Several years ago, a regional shipper had a work stoppage because of a union strike. There was no natural disaster but an outage just the same. Those customers who didn’t have an alternative shipping method for their products lost millions of dollars in revenue because they couldn’t get their products to market.

And it bears repeating: Do not take for granted that your smaller and other third-party suppliers are not important in the supply chain; they just may be your “weakest link.”

Managing your vendors or suppliers in the aftermath of a disaster is critical. As with your customers, prioritization of your vendors is the key. Focus your business continuity planning on those suppliers that have the largest impact on your recovery efforts and are the most critical to the support of your business.
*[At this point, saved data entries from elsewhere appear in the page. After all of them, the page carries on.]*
`config.mk`:
```
export PLATFORM = sky130hd
export DESIGN_NAME = ctl_irq_reg
export DESIGN_NICKNAME = d
export VERILOG_FILES = /design/src/rtl/irq_reg_pkg.sv /design/src/rtl/irq_enable_bank.sv /design/src/rtl/irq_sticky_bank.sv /design/src/rtl/irq_merge.sv /design/src/rtl/ctl_irq_reg.sv
export SDC_FILE = /design/constraint.sdc
export NUM_CORES = 1
export LEC_CHECK = 0
export BUFFER_PORTS_ARGS = -buffer_cell sky130_fd_sc_hd__buf_2
export CELL_PAD_IN_SITES_DETAIL_PLACEMENT = 0
export CELL_PAD_IN_SITES_GLOBAL_PLACEMENT = 1
export CORE_UTILIZATION = 30
export DETAILED_ROUTE_END_ITERATION = 8
export PLACE_DENSITY = 0.86
export SETUP_SLACK_MARGIN = 0.15
export SLEW_MARGIN = 15
export SYNTH_ARGS = -nofsm -noshare
export SYNTH_HDL_FRONTEND = slang
export SYNTH_HIERARCHICAL = 1
export SYNTH_SLANG_ARGS = --single-unit
```
`constraint.sdc`:
```
create_clock -name clk -period 2 [get_ports clk]
set_clock_uncertainty 0.15 [all_clocks]
set_input_delay 0.2 -clock clk [delete_from_list [all_inputs] [get_ports clk]]
set_output_delay 0.2 -clock clk [all_outputs]
set_load 0.005 [all_outputs]
```
`src/rtl/irq_reg_pkg.sv`:
```
`timescale 1ns/1ps
package irq_reg_pkg;
    localparam int REG_W    = 32;
    localparam int LANE_W   = 8;
    localparam int LANES    = REG_W / LANE_W;
    localparam int EN_OFS   = REG_W / 2;
    localparam int N_STICKY = 6;
    localparam int N_LIVE   = 5;

    typedef logic [REG_W-1:0] word_t;

    // flag positions; enable is EN_OFS above each
    localparam int STICKY_POS [N_STICKY] = '{2, 3, 12, 13, 14, 15};
    localparam int LIVE_POS   [N_LIVE]   = '{0, 1, 4, 10, 11};

    typedef struct packed {
        logic             sel;
        logic             we;
        logic [LANES-1:0] be;
        word_t            wdata;
    } bus_req_t;

    function automatic word_t flag_mask();
        word_t m = '0;
        for (int i = 0; i < N_STICKY; i++) m[STICKY_POS[i]] = 1'b1;
        for (int i = 0; i < N_LIVE; i++)   m[LIVE_POS[i]]   = 1'b1;
        return m;
    endfunction

    function automatic word_t en_mask();
        word_t f = flag_mask();
        word_t m = '0;
        for (int b = 0; b < EN_OFS; b++) m[b+EN_OFS] = f[b];
        return m;
    endfunction

    function automatic word_t impl_mask();
        return flag_mask() | en_mask();
    endfunction
endpackage

```
`src/rtl/irq_enable_bank.sv`:
```
`timescale 1ns/1ps
module irq_enable_bank
    import irq_reg_pkg::*;
(
    input  logic     clk,
    input  logic     rst,
    input  bus_req_t req,
    output word_t    en_q
);
    localparam word_t EN_M = en_mask();

    for (genvar l = 0; l < LANES; l++) begin : g_lane
        always_ff @(posedge clk) begin
            if (rst) begin
                en_q[l*LANE_W +: LANE_W] <= '0;
            end else if (req.sel && req.we && req.be[l]) begin
                en_q[l*LANE_W +: LANE_W] <= req.wdata[l*LANE_W +: LANE_W]
                                          & EN_M[l*LANE_W +: LANE_W];
            end
        end
    end
endmodule

```
`src/rtl/irq_sticky_bank.sv`:
```
`timescale 1ns/1ps
module irq_sticky_bank
    import irq_reg_pkg::*;
(
    input  logic                clk,
    input  logic                rst,
    input  bus_req_t            req,
    input  logic [N_STICKY-1:0] evt_pulse,
    output logic [N_STICKY-1:0] flags_q
);
    for (genvar i = 0; i < N_STICKY; i++) begin : g_flag
        localparam int POS  = STICKY_POS[i];
        localparam int LANE = POS / LANE_W;
        logic sw_clr;

        always_comb sw_clr = req.sel && req.we && req.be[LANE] && !req.wdata[POS];

        always_ff @(posedge clk) begin
            if (rst)               flags_q[i] <= 1'b0;
            else if (evt_pulse[i]) flags_q[i] <= 1'b1;   // set beats clear
            else if (sw_clr)       flags_q[i] <= 1'b0;
        end
    end
endmodule

```
`src/rtl/irq_merge.sv`:
```
`timescale 1ns/1ps
module irq_merge
    import irq_reg_pkg::*;
(
    input  logic                clk,
    input  logic                rst,
    input  logic                sel,
    input  word_t               en_q,
    input  logic [N_STICKY-1:0] flags_q,
    input  logic [N_LIVE-1:0]   pend_lvl,
    output word_t               reg_word,
    output word_t               rdata,
    output logic                irq
);
    logic [EN_OFS-1:0] active;

    always_comb begin
        reg_word = en_q;
        for (int i = 0; i < N_STICKY; i++) reg_word[STICKY_POS[i]] = flags_q[i];
        for (int i = 0; i < N_LIVE; i++)   reg_word[LIVE_POS[i]]   = pend_lvl[i];
        active = reg_word[EN_OFS-1:0] & reg_word[REG_W-1:EN_OFS];
        rdata  = sel ? reg_word : '0;
    end

    always_ff @(posedge clk) begin
        if (rst) irq <= 1'b0;
        else     irq <= |active;
    end
endmodule

```
`src/rtl/ctl_irq_reg.sv`:
```
`timescale 1ns/1ps
module ctl_irq_reg
    import irq_reg_pkg::*;
(
    input  logic                  clk,
    input  logic                  rst,
    input  logic                  bus_sel,
    input  logic [LANES-1:0]      bus_be,
    input  logic                  bus_we,
    input  logic [REG_W-1:0]      bus_wdata,
    output logic [REG_W-1:0]      bus_rdata,
    input  logic [N_STICKY-1:0]   evt_pulse,
    input  logic [N_LIVE-1:0]     pend_lvl,
    output logic                  irq
);
    bus_req_t              req;
    word_t                 en_q;
    word_t                 reg_word;
    logic [N_STICKY-1:0]   flags_q;

    always_comb begin
        req.sel   = bus_sel;
        req.we    = bus_we;
        req.be    = bus_be;
        req.wdata = bus_wdata;
    end

    irq_enable_bank u_en (
        .clk(clk), .rst(rst), .req(req), .en_q(en_q)
    );

    irq_sticky_bank u_st (
        .clk(clk), .rst(rst), .req(req), .evt_pulse(evt_pulse), .flags_q(flags_q)
    );

    irq_merge u_mrg (
        .clk(clk), .rst(rst), .sel(bus_sel), .en_q(en_q), .flags_q(flags_q),
        .pend_lvl(pend_lvl), .reg_word(reg_word), .rdata(bus_rdata), .irq(irq)
    );
endmodule

```
==> impl_metrics.yaml <==
placement:
  dpl_worst_slack_ps: 660.0
  gp_congestion: 0.7303
  postPlaceCellArea_sq_um: 1446
  place.port_buffers: 58
  dp_hpwl_mm: 2.073
clock_network:
  cts_buffer_depth: 2
  clkSinkCount: 18
  ctsHoldBuffers: 0
  cts-resized-gates: 0
  insertion_delay_ps: 250
  post_cts_buffers: 0
  cts_tree: "yes"
  htree_levels: 1
  clkTransAtPathRegs_ps: 60
  clock-root-buffer: "clkbuf_8"
  cts_buffers: 3
logic_synthesis:
  syn-cell-area_sq_um: 1171
  avgSynthCellArea_sq_um: 8.805
  yosysWarnings: 6
  synth_cells: 133
global_route:
  grt_pass1_vias: 867
  grt_antenna_before_repair: 0
  grt_usage: 0.1218
  overflow: 0
  grt_pass1_wl_mm: 3.919
  grt_max_degree: 30
die:
  core_area_sq_um: 3716
  die_w_um: 64.48
  rows: 22
  dieArea_sq_um: 4158
  fp.dieH_um: 64.48
  start_util: 0.3152
  boundaryPins: 84
pwr:
  peakVddDrop_mv: 0.3802
  powerDensity_nw_per_um2: 534.6
  p_leak_nw: 0.7105
  total_power_uw: 795.4
timing:
  rsz0062_at_grt: "false"
  max_clock_freq_mhz: 764.7
  worst_slack_ps: 692.3
  slew_violations: 0
  tns_ps: 0
  period_minus_slack_ps: 1308
  hold_violations: 0
  finalSetupViolCount: 0
  post-route-period-util: 0.6538
cells_and_area:
  layout-drive-gt1-share: 0.3850
  antennaDiodeCount: 0
  final_area_sq_um: 1488
  num-fill-cells: 413
  nets: 240
  area_growth_pct: 27.03
detailed_routing:
  drt-wirelength-per-cell_um: 10.86
  drc_errors: 0
  dr.pass1.iters: 4
  drt_iter0_markers: 28
  wl_mm: 2.551
  final_antenna_net_count: 0
  num_vias: 1010
  avgViaCountPerCell: 4.298
hold_path:
  hp-class: "in2reg"
  worstHoldStart: "bus_wdata[27]"
run:
  drv_cap: 0
critical_path:
  r2r_slack_ps: 690
  path_class: "reg2reg"
  crit_slowest_cell: "a221oi_1"
  arrival_ps: 1270
  crit_required_ps: 1970
  critPathMaxFanout: 3
  crit_chain: "a22o_1, a221oi_1, a31oi_1"
  crit_start: "u_en/en_q[27]"
  startpoint_type: "flip-flop"
  regToRegStartpoint: "u_en/en_q[27]"
  worstSetupEndpointType: "flip-flop"
  cpPeakStageDelay_ps: 340
status:
  status: "finished, final reports clean"
## state kept, by name (all words and copies together) (netlist names)
signal	cells
u_mrg/irq	1
u_en/en_q	11
u_st/flags_q	6
## placed cells by master (no fill, tap or decap)
cell / count
and2_2: 1
a22o_1: 3
and3_1: 3
a221oi_2: 1
and3_4: 2
dfxtp_1: 18
a31oi_1: 1
a211oi_2: 6
nor2_1: 12
buf_2: 58
and2_1: 31
mux2i_1: 11
a221oi_1: 2
buf_4: 1
conb_1: 10
nand2b_1: 22
clkbuf_8: 3
a22oi_1: 2
## final timing paths
kind,end,cells after the start
setup reg to reg,u_mrg/irq,3
setup / recovery,u_mrg/irq,3
hold reg to reg,u_en/en_q[30],2
hold / removal,u_en/en_q[27],3
## critical path: cells and delay by family (launching register included)
family,cells,cell delay [ps]
AO/OA/AOI/OAI,3,700
flip-flops,1,330
## per-stage QoR
stage / cells / utilization / hold WS [ps]
after floorplan: 142 / - / 114.6
after global routing: 235 / 0.4003 / 52.16
after global placement: 232 / 0.3892 / 313.2
final: 235 / 0.4003 / 55.58
after CTS: 235 / 0.4003 / 53.10
after detailed placement: 232 / 0.3892 / 321.5
## routing by layer
metal,vias up,track usage,share of wire
met5,-,0,0
met4,0,0.02500,0.0059
met3,2,0.03169,0.059
met2,37,0.2118,0.47
met1,437,0.1502,0.46
li1,534,-,-
## cell type report
class | count | area [sq um] | area share
well taps | 48 | 60.06 | 0.04037
clock buffers | 3 | 41.29 | 0.02775
flip-flops and latches | 18 | 360.3 | 0.2422
repair buffers | 59 | 297.8 | 0.2002
multi-input cells | 107 | 728.2 | 0.4895
## power breakdown
part	total [mW]	leakage [nW]	switching, mW	internal [mW]
Combinational	0.159	0.541	0.0728	0.0862
Clock	0.245	0.0216	0.112	0.134
Sequential	0.391	0.148	0.0137	0.378
Power figures use the tool's default switching activity.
Again, these may not be your largest suppliers.

Do you know who your supply chain partners are? Set priorities for the management process starting with:

image Large and small suppliers

image Service providers

image Security alternatives

image Public infrastructure service providers

image Other agencies and business partners

image Regulatory bodies

image The public

image The news media

RISK ASSESSMENT

Failure of an important vendor can have a devastating impact on your business. Whether the result of a natural disaster or bankruptcy, your plan must include steps to manage the failure of an important vendor. This vendor could be supplying a critical component on a just-in-time basis, or it could be your Internet service provider (ISP) that is hosting your online ordering system. Quick action on your part could mean the difference between keeping your customers happy and losing business to your competitor.

The basic steps involved in handling the loss of an important vendor are to quickly assess the situation, mitigate the risks to your business, and develop a plan to keep the business moving while the vendor recovers or is replaced. Put together a small team of three to five people to handle the crisis; a larger team can cause you to waste valuable time arguing things in committee, and this is a time for quick decision making.

The selection of the right team members is important to the success of this effort. The team should have at least one member who understands the technical issues involved. Depending on the vendor, this might require someone familiar with the company databases, web servers, or network infrastructure. Someone on the team should also have enough authority to cut through any red tape that might be in the team’s way. Team members should have experience with legal contracts and should also be able to evaluate new vendors if necessary. The team may also need to be able to negotiate service-level agreements with possible replacement vendors.

If the likelihood of the vendor not surviving is high due to a bankruptcy or major disaster, you may want to consider suspending all payments to the vendor. This is especially important if you have prepaid for some services. This will help to prevent any financial reclamation issues down the road.

The next step is to review carefully all legal contracts between you and the vendor. Make sure you understand your rights and obligations during this time. If a lawyer is not on your team, make sure you get advice from the corporate legal counsel. In many cases you will have a service-level agreement (SLA) that guarantees you a minimum level of performance and should provide for penalties if the vendor cannot meet the minimum service levels. An SLA should cover the following issues:

image What is the minimum acceptable level of service?

image What is the standard for measuring the service level?

image How and when are service statistics calculated?

image What is the process for notifying customers if service is affected?

image Are there alternative sources of the service?

Once you have a complete understanding of the situation, your next step is to contact the vendor to discuss the problem. Work to help the vendor through the problem. If the vendor is providing technology, make sure you work out what you will need to continue operating. This may include software licenses, source code for custom software applications, and architecture documentation for infrastructure providers. Whether you ultimately switch vendors or see this one through the crisis, your first responsibility is to keep your own business functioning.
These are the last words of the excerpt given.